» **What you should do**
Your answer should be the exact lines of the data below from the one containing "## registers in" through the one containing "- non-clock buffer count shrank 8"; please include nothing else.

» **Data supplied**

*****

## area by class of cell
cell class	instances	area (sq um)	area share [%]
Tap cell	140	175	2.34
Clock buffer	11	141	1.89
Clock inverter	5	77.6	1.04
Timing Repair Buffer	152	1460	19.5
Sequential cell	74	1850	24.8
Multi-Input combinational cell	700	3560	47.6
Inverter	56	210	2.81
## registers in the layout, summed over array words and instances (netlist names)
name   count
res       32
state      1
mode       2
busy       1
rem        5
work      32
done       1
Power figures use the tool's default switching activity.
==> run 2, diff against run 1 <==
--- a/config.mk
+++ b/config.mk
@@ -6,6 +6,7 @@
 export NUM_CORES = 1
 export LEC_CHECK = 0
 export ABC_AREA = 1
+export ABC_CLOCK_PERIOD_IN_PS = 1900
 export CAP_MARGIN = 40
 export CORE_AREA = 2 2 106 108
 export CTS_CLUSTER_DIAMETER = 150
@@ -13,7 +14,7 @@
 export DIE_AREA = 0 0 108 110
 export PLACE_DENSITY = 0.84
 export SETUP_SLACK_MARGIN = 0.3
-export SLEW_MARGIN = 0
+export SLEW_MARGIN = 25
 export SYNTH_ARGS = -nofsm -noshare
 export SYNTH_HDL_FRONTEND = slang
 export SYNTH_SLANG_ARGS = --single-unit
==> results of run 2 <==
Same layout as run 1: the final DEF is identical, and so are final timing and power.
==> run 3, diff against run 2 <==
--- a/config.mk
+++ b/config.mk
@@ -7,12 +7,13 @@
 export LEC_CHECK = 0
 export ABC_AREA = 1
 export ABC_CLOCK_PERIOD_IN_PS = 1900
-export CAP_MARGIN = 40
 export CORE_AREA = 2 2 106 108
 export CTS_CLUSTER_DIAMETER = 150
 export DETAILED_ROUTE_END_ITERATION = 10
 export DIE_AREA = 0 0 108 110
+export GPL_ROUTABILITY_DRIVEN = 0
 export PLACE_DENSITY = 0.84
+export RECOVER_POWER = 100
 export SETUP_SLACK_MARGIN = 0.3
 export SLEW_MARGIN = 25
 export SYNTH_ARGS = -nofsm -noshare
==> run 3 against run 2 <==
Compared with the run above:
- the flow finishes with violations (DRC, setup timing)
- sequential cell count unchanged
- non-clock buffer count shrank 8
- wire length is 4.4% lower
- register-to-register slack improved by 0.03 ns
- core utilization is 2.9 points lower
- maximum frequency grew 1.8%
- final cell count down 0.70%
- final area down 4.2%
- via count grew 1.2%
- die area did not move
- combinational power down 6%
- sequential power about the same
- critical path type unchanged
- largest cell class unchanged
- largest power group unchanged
## src/rtl/nn_pkg.sv

```systemverilog
// Shared definitions for the layer serializer: FSM state encoding and counter sizing.
// No logic; no latency or backpressure of its own.
package nn_pkg;

    typedef enum logic {
        ST_IDLE = 1'b0,
        ST_SEND = 1'b1
    } state_t;

    // A counter must be at least one bit wide even when there is a single neuron.
    function automatic int clog2_min1(input int n);
        return (n <= 1) ? 1 : $clog2(n);
    endfunction

endpackage

```

## src/rtl/layer_serializer.sv

```systemverilog
// Captures a parallel neuron result vector and streams it out one word per clock, neuron 0 first.
// Word 0 appears one cycle after accept; no backpressure: accepts while mid-vector are dropped and flagged.
import nn_pkg::*;

module layer_serializer #(
    parameter int NN        = 10,
    parameter int dataWidth = 16
) (
    input  logic                      clk,
    input  logic                      rst,
    input  logic [NN-1:0]             o_valid,
    input  logic [NN*dataWidth-1:0]   x_in_bus,
    output logic [dataWidth-1:0]      x_out,
    output logic                      x_valid,
    output logic                      last,
    output logic                      busy,
    output logic                      overrun,
    output logic                      skew_err
);

    localparam int             CW       = clog2_min1(NN);
    localparam logic [CW-1:0]  LAST_IDX = CW'(NN - 1);

    state_t                 r_state;
    logic [CW-1:0]          r_cnt;
    logic [dataWidth-1:0]   r_buf [NN];
    logic [dataWidth-1:0]   r_x_out;
    logic                   r_x_valid;
    logic                   r_last;
    logic                   r_busy;
    logic                   r_overrun;
    logic                   r_skew_err;

    logic [dataWidth-1:0]   w_words [NN];
    logic                   w_accept;
    logic                   w_skew;
    logic                   w_at_last;
    logic                   w_load;
    logic [CW-1:0]          w_nxt_cnt;

    for (genvar k = 0; k < NN; k++) begin : g_words
        assign w_words[k] = x_in_bus[k*dataWidth +: dataWidth];
    end

    // Bit 0 alone decides acceptance; the other bits only feed the skew monitor.
    assign w_accept  = o_valid[0];
    assign w_skew    = (o_valid != '0) && (o_valid != '1);
    assign w_at_last = (r_cnt == LAST_IDX);
    assign w_load    = w_accept && ((r_state == ST_IDLE) || w_at_last);
    assign w_nxt_cnt = r_cnt + CW'(1);

    always_ff @(posedge clk) begin
        if (rst) begin
            r_state    <= ST_IDLE;
            r_cnt      <= '0;
            r_buf      <= '{default: '0};
            r_x_out    <= '0;
            r_x_valid  <= 1'b0;
            r_last     <= 1'b0;
            r_busy     <= 1'b0;
            r_overrun  <= 1'b0;
            r_skew_err <= 1'b0;
        end else begin
            if (w_skew)
                r_skew_err <= 1'b1;

            // r_cnt always indexes the word currently on x_out.
            if (w_load) begin
                r_buf     <= w_words;
                r_cnt     <= '0;
                r_state   <= ST_SEND;
                r_x_out   <= w_words[0];
                r_x_valid <= 1'b1;
                r_busy    <= 1'b1;
                r_last    <= (NN == 1);
            end else if (r_state == ST_SEND) begin
                if (w_at_last) begin
                    r_state   <= ST_IDLE;
                    r_x_valid <= 1'b0;
                    r_busy    <= 1'b0;
                    r_last    <= 1'b0;
                end else begin
                    r_cnt   <= w_nxt_cnt;
                    r_x_out <= r_buf[w_nxt_cnt];
                    r_last  <= (w_nxt_cnt == LAST_IDX);
                    if (w_accept)
                        r_overrun <= 1'b1;
                end
            end
        end
    end

    assign x_out    = r_x_out;
    assign x_valid  = r_x_valid;
    assign last     = r_last;
    assign busy     = r_busy;
    assign overrun  = r_overrun;
    assign skew_err = r_skew_err;

endmodule
```

## config.mk

```make
export PLATFORM = sky130hd
export DESIGN_NAME = layer_serializer
export DESIGN_NICKNAME = d
export VERILOG_FILES = /design/src/rtl/nn_pkg.sv /design/src/rtl/layer_serializer.sv
export SDC_FILE = /design/constraint.sdc
export NUM_CORES = 1
export LEC_CHECK = 0
export BUFFER_PORTS_ARGS = -buffer_cell sky130_fd_sc_hd__buf_4
export CELL_PAD_IN_SITES_DETAIL_PLACEMENT = 1
export CELL_PAD_IN_SITES_GLOBAL_PLACEMENT = 2
export CORE_MARGIN = 5
export CORE_UTILIZATION = 33
export CTS_BUF_LIST = sky130_fd_sc_hd__clkbuf_8
export DETAILED_ROUTE_END_ITERATION = 10
export MAX_ROUTING_LAYER = met4
export PLACE_DENSITY_LB_ADDON = 0.2
export SLEW_MARGIN = 20
export SYNTH_ARGS = -nofsm -noshare
export SYNTH_HDL_FRONTEND = slang
export SYNTH_SLANG_ARGS = --single-unit
```

## constraint.sdc

```tcl
create_clock -name clk -period 3.4 [get_ports clk]
set_input_delay 0.17 -clock clk [delete_from_list [all_inputs] [get_ports clk]]
set_output_delay 0.17 -clock clk [all_outputs]
set_load 0.02 [all_outputs]
```

==> impl_metrics.ini, run 1 <==
[outcome]
status = complete, no violations

[global_routing]
grt_max_degree = 133
grt-ovfl-total = 0
grtUsageTotal_pct = 21.0
grt_pass1_vias = 8124
grt_pass1_wl_mm = 45.4
antenna_found_initial = 0

[cts]
clk_path_buf_depth = 2
htreeDepth = 4
postCtsSetupRepairBufs = 0
path_clk_slew_ns = 0.10
clockRootBuffer = clkbuf_8
cts_buffers = 17
cts_num_sinks = 185
cts_tree = yes
insertion_delay_ns = 0.47

[floorplan]
rows = 57
io_pins = 193
die_h_um = 166
die-area_um2 = 27700
start_util_pct = 33.4
coreArea_um2 = 24200
die_w_um = 166

[synthesis]
synth-edff-count = 0
postSynthCellCount = 935
mappedNetlistNets = 1110
synth_area_um2 = 8070
yosysWarnings = 0
yosys.area_share.simple_pct = 17.6
ys_ff_latch = 185
synth_top_family_by_area = simple AND/OR/NAND/NOR gates
synth_cell_types = 39
synthArstFlopShare_pct = 0
synth-compound-area-share_pct = 15.6
avgSynthCellArea_um2 = 8.63
ys_seq_area_share_pct = 45.9
synth.area.mux_share_pct = 14.9
ys.flop_type = dfxtp_1
synth_xor_area_share_pct = 0.651
synthAdderAreaFrac_pct = 0.465

[sta]
timing.final.crit_share_pct = 76.0
rsz0062_at_grt = no
skew_ns = 0.0176
maxSlewViolCount = 0
setup_violations = 0
finalHoldViolCount = 0
layout_min_cycle_time_ns = 2.58
worst_pin_slew_ns = 0.840
relSlewSlack_pct = 44.0
hold_slack_ns = 0.127
fin_tns_setup_ns = 0
max_clock_freq_mhz = 387

[detailed_routing]
wirelength_mm = 28.6
viasPerCell = 4.86
final_antenna_net_count = 0
initialDrtViolationCount = 345
wire_per_inst_um = 18.1
drc = 0
drtPass1Iterations = 4
num_vias = 7680

[power]
power_density_nw_per_um2 = 419
p_leak_nw = 4.63
peakVddDrop_uv = 194

[final_layout]
design_area_um2 = 11700
fin_nets = 1417
drive_gt1_share_pct = 24.9
area_growth_pct = 45.1
post-route-util_pct = 48.4
antenna-diode-count = 0

[critical_path]
arrival_ns = 2.95
worstPathMaxFanout = 23
r2r-start = r_cnt[0]
crit_start = r_cnt[0]
reg2reg_slack_ns = 0.82
cp-start-kind = register
critPathTopFamily = flip-flops
worstPathRequired_ns = 3.77
slowest_stage = dfxtp_4
crit_chain = inv_1 -> ha_1 -> buf_4 -> or4b_4 -> o21ai_4 -> a21oi_1 -> a211oi_1
path_class = reg -> reg
critPathBufInv = 2
cpPeakStageDelay_ns = 0.64
endpoint_kind = register

[hold_path]
min_from = o_valid[5]
hold_path.class = in -> reg

[placement]
placed_area_um2 = 9680
place_congestion = 0.786
place.port_buffers = 192
hpwl_mm = 18.9

[job]
max_cap_violations = 0
-- area by class of cell --
| type | instances | area, µm² |
|---|---|---|
| clock inverter | 14 | 179 |
| fill | 2783 | 12500 |
| inverter | 5 | 18.8 |
| tap | 324 | 405 |
| timing repair buffer | 366 | 3180 |
| clock buffer | 18 | 248 |
| sequential | 185 | 3710 |
| multi-input combinational | 667 | 3970 |
-- registers in the layout, indices dropped and copies added, names as in the netlist --
register,flops
x_out,16
busy,1
r_state,1
last,1
skew_err,1
r_cnt,4
r_buf,160
overrun,1
-- per-layer routing --
layer	wire length [µm]	track usage, %	vias up
li1	-	-	3779
met1	12700	26.9	3721
met2	14500	35.4	161
met3	1030	3.71	19
met4	363	4.09	0
met5	0	-	-
-- power by group --
part,leakage [nW],switching (W),internal (W)
clock,0.207,0.000887,0.000707
combinational,2.91,0.000440,0.000476
sequential,1.52,0.0000999,0.00230
-- path summary, 6_finish.rpt --
path                                   to  depth (start not counted)
worst max register to register   x_out[1]                          7
worst max-delay path             x_out[1]                          7
worst min register to register  r_buf[39]                          2
worst min-delay path             skew_err                          5
-- synth_stat cells, drive strengths merged, types with 5 or more instances --
cell,instances,share of area [%]
a211oi,17,2.1
a21oi,182,12
buf,42,3.1
clkbuf,36,1.7
dfxtp,185,46
inv,5,0.23
mux2,16,2.2
mux2i,32,4.0
mux4,31,8.7
nand2,328,15
nor2,15,0.79
o21ai,18,1.3
-- kinds of logic after synthesis --
| logic type | after synthesis |
|---|---|
| AND/OR/NAND/NOR | 360 |
| adder cells (fa/ha/maj) | 3 |
| flip-flops | 185 |
| XOR/XNOR | 3 |
| buffers and inverters | 83 |
| AO/OA/AOI/OAI | 222 |
| multiplexers | 79 |
-- through the flow --
stage | std cells | total power [W] | worst slack [ns]
3_3_place_gp | 1387 | 0.00321 | 0.850
4_1_cts | 1579 | 0.00497 | 0.791
2_1_floorplan | 935 | 0.00286 | 0.891
5_1_grt | 1579 | 0.00515 | 0.596
6_report | 1579 | 0.00491 | 0.817
3_5_place_dp | 1387 | 0.00322 | 0.819
-- timing repair --
| action | CTS | global route |
|---|---|---|
| resized for setup | 0 | 0 |
| hold buffers | 160 | 0 |
| hold endpoints to repair | 160 | 0 |
-- worst min-delay path, delay by kind of cell --
| family | cells | cell delay (ns) |
|---|---|---|
| compound gates | 1 | 0.14 |
| buf+inv | 1 | 0.09 |
| simple gates | 3 | 0.17 |
-- cells in the final DEF (no fill, tap or decap), types with 14 or more instances in the layout --
master and n:
nand2_1 326, buf_4 203, dfxtp_1 184, a21oi_1 173
dlygate4sd3_1 160, mux2i_1 32, mux4_2 31, clkbuf_8 18
mux2_2 16, nor2_1 14
Note: power is estimated with default switching activity, not from simulation.
==> run 2, diff against run 1 <==
--- a/config.mk
+++ b/config.mk
@@ -9,7 +9,7 @@
 export CELL_PAD_IN_SITES_DETAIL_PLACEMENT = 1
 export CELL_PAD_IN_SITES_GLOBAL_PLACEMENT = 2
 export CORE_MARGIN = 5
-export CORE_UTILIZATION = 33
+export CORE_UTILIZATION = 29
 export CTS_BUF_LIST = sky130_fd_sc_hd__clkbuf_8
 export DETAILED_ROUTE_END_ITERATION = 10
 export MAX_ROUTING_LAYER = met4
==> constraint.sdc (replaced) <==
create_clock -name clk -period 2.2 [get_ports clk]
set_input_delay 0.11 -clock clk [delete_from_list [all_inputs] [get_ports clk]]
set_output_delay 0.11 -clock clk [all_outputs]
set_load 0.02 [all_outputs]
==> run 2 against run 1 <==
Critical endpoint is now x_out[9]. Flip-flop and latch count stayed put. Fmax is 22% higher. Clock skew hardly changed. Sequential power is 53% higher. Design area is 3.4% higher. Global-route usage is 1.3 points lower. Largest power group unchanged. Clock power is 45% higher.
==> impl_metrics.ini, run 2 (synthesis results as in run 1) <==
[sta]
max_clock_freq_mhz = 471
finalHoldViolCount = 0
skew_ns = 0.0178
layout_min_cycle_time_ns = 2.12
relSlewSlack_pct = 66.5
setup_violations = 0
timing.final.crit_share_pct = 96.5
fin_tns_setup_ns = 0
maxSlewViolCount = 0
worst_pin_slew_ns = 0.503
setup_ws_ns = 0.0761

[final_layout]
drive_gt1_share_pct = 26.6
regMostFlops = r_buf
fin_nets = 1444
largest_register_ffs = 160
design_area_um2 = 12100
final_common_cell = nand2_1
area_growth_pct = 50.0
post-route-util_pct = 43.8
fill_cells = 3241
final_cell_mix = nand2_1, buf_4, dfxtp_1

[global_routing]
grt_pass1_wl_mm = 46.6
grt_max_degree = 59
grt-ovfl-total = 0
grtUsageTotal_pct = 19.7
grt_pass1_vias = 8320
antenna_found_initial = 2

[critical_path]
cpMostUsedCell = buf_4
crit_start = r_cnt[1]
arrival_ns = 2.51
cpPeakStageDelay_ns = 0.51
endpoint_kind = register
worstPathMaxFanout = 7
r2r-start = r_cnt[1]
path_class = reg -> reg
worstPathRequired_ns = 2.59
cp-start-kind = register
crit_chain = buf_4 -> ha_2 -> and2_1 -> or4b_4 -> o21ai_2 -> buf_4 -> a21oi_2 -> a211oi_2
slowest_stage = or4b_4

[cts]
clk_path_buf_depth = 2
path_clk_slew_ns = 0.11
insertion_delay_ns = 0.47
cts_tree = yes
cts_buffers = 17
clockRootBuffer = clkbuf_8
cts_num_sinks = 185
htreeDepth = 4

[placement]
place.port_buffers = 192
place_congestion = 0.794
dp_slack_ns = -0.0894
placed_area_um2 = 10000
hpwl_mm = 20.7

[detailed_routing]
viasPerCell = 4.67
num_vias = 7763
wirelength_mm = 30.1
final_antenna_net_count = 0
drtPass1Iterations = 5
drc = 0
initialDrtViolationCount = 299
wire_per_inst_um = 18.1

[outcome]
status = complete, no violations

[hold_path]
hold_path.class = in -> reg
min_from = rst

[power]
power_density_nw_per_um2 = 622
p_leak_nw = 4.79
peakVddDrop_uv = 388

[floorplan]
start_util_pct = 29.2
io_pins = 193
die-area_um2 = 31300
rows = 61
die_w_um = 177
die_h_um = 177
coreArea_um2 = 27600

[job]
max_cap_violations = 0
[run 2: critical path, delay by kind of cell (launching register included)]
family,cells,cell delay (ns)
AO/OA/AOI/OAI,3,0.41
adder cells (fa/ha/maj),1,0.28
buffers and inverters,2,0.33
flip-flops,1,0.35
AND/OR/NAND/NOR,2,0.68
[run 2: final timing paths]
path | cells after the start | to | slack [ns]
setup reg to reg | 8 | x_out[9] | 0.08
hold / removal | 2 | r_buf[84] | 0.04
hold reg to reg | 2 | r_buf[103] | 0.46
setup / recovery | 8 | x_out[9] | 0.08
[run 2: metal layers]
layer | global-route usage, % | part of all wire (%) | up-vias
met4 | 4.55 | 1.7 | 0
met5 | - | 0 | -
li1 | - | - | 3837
met2 | 34.4 | 51 | 158
met1 | 24.2 | 44 | 3737
met3 | 2.99 | 3.3 | 31
[run 2: metrics by stage]
stage | total power (W) | instances | hold WS [ns]
after global routing | 0.00791 | 1662 | 0.0421
after floorplan | 0.00443 | 935 | 0.246
after global placement | 0.00506 | 1460 | 0.360
final | 0.00753 | 1662 | 0.0444
after CTS | 0.00763 | 1655 | 0.0218
after detailed placement | 0.00507 | 1460 | 0.368
[run 2: repair_timing]
item	CTS	global route
endpoints found under the hold margin	160	0
hold buffers	160	0
gates resized for setup	1	2
setup buffers	3	4
cloned	0	1
setup endpoints to repair	7	53
[run 2: report_power, final]
group,internal [W],switching (W)
clock network,0.000955,0.00135
registers,0.00355,0.000132
logic,0.000808,0.000735
total,0.00531,0.00222
[run 2: cell type report]
type                       count  area, µm²  share of cell area (%)
sequential                   185       3710                    30.6
inverter                       5       18.8                   0.155
tap                          378        473                    3.91
clock buffer                  18        248                    2.05
multi-input combinational    668       3980                    32.9
antenna                        2       5.00                  0.0414
timing repair buffer         392       3530                    29.1
clock inverter                14        139                    1.15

*****

» **Output for this exercise**
## registers in the layout, summed over array words and instances (netlist names)
name   count
res       32
state      1
mode       2
busy       1
rem        5
work      32
done       1
Power figures use the tool's default switching activity.
==> run 2, diff against run 1 <==
--- a/config.mk
+++ b/config.mk
@@ -6,6 +6,7 @@
 export NUM_CORES = 1
 export LEC_CHECK = 0
 export ABC_AREA = 1
+export ABC_CLOCK_PERIOD_IN_PS = 1900
 export CAP_MARGIN = 40
 export CORE_AREA = 2 2 106 108
 export CTS_CLUSTER_DIAMETER = 150
@@ -13,7 +14,7 @@
 export DIE_AREA = 0 0 108 110
 export PLACE_DENSITY = 0.84
 export SETUP_SLACK_MARGIN = 0.3
-export SLEW_MARGIN = 0
+export SLEW_MARGIN = 25
 export SYNTH_ARGS = -nofsm -noshare
 export SYNTH_HDL_FRONTEND = slang
 export SYNTH_SLANG_ARGS = --single-unit
==> results of run 2 <==
Same layout as run 1: the final DEF is identical, and so are final timing and power.
==> run 3, diff against run 2 <==
--- a/config.mk
+++ b/config.mk
@@ -7,12 +7,13 @@
 export LEC_CHECK = 0
 export ABC_AREA = 1
 export ABC_CLOCK_PERIOD_IN_PS = 1900
-export CAP_MARGIN = 40
 export CORE_AREA = 2 2 106 108
 export CTS_CLUSTER_DIAMETER = 150
 export DETAILED_ROUTE_END_ITERATION = 10
 export DIE_AREA = 0 0 108 110
+export GPL_ROUTABILITY_DRIVEN = 0
 export PLACE_DENSITY = 0.84
+export RECOVER_POWER = 100
 export SETUP_SLACK_MARGIN = 0.3
 export SLEW_MARGIN = 25
 export SYNTH_ARGS = -nofsm -noshare
==> run 3 against run 2 <==
Compared with the run above:
- the flow finishes with violations (DRC, setup timing)
- sequential cell count unchanged
- non-clock buffer count shrank 8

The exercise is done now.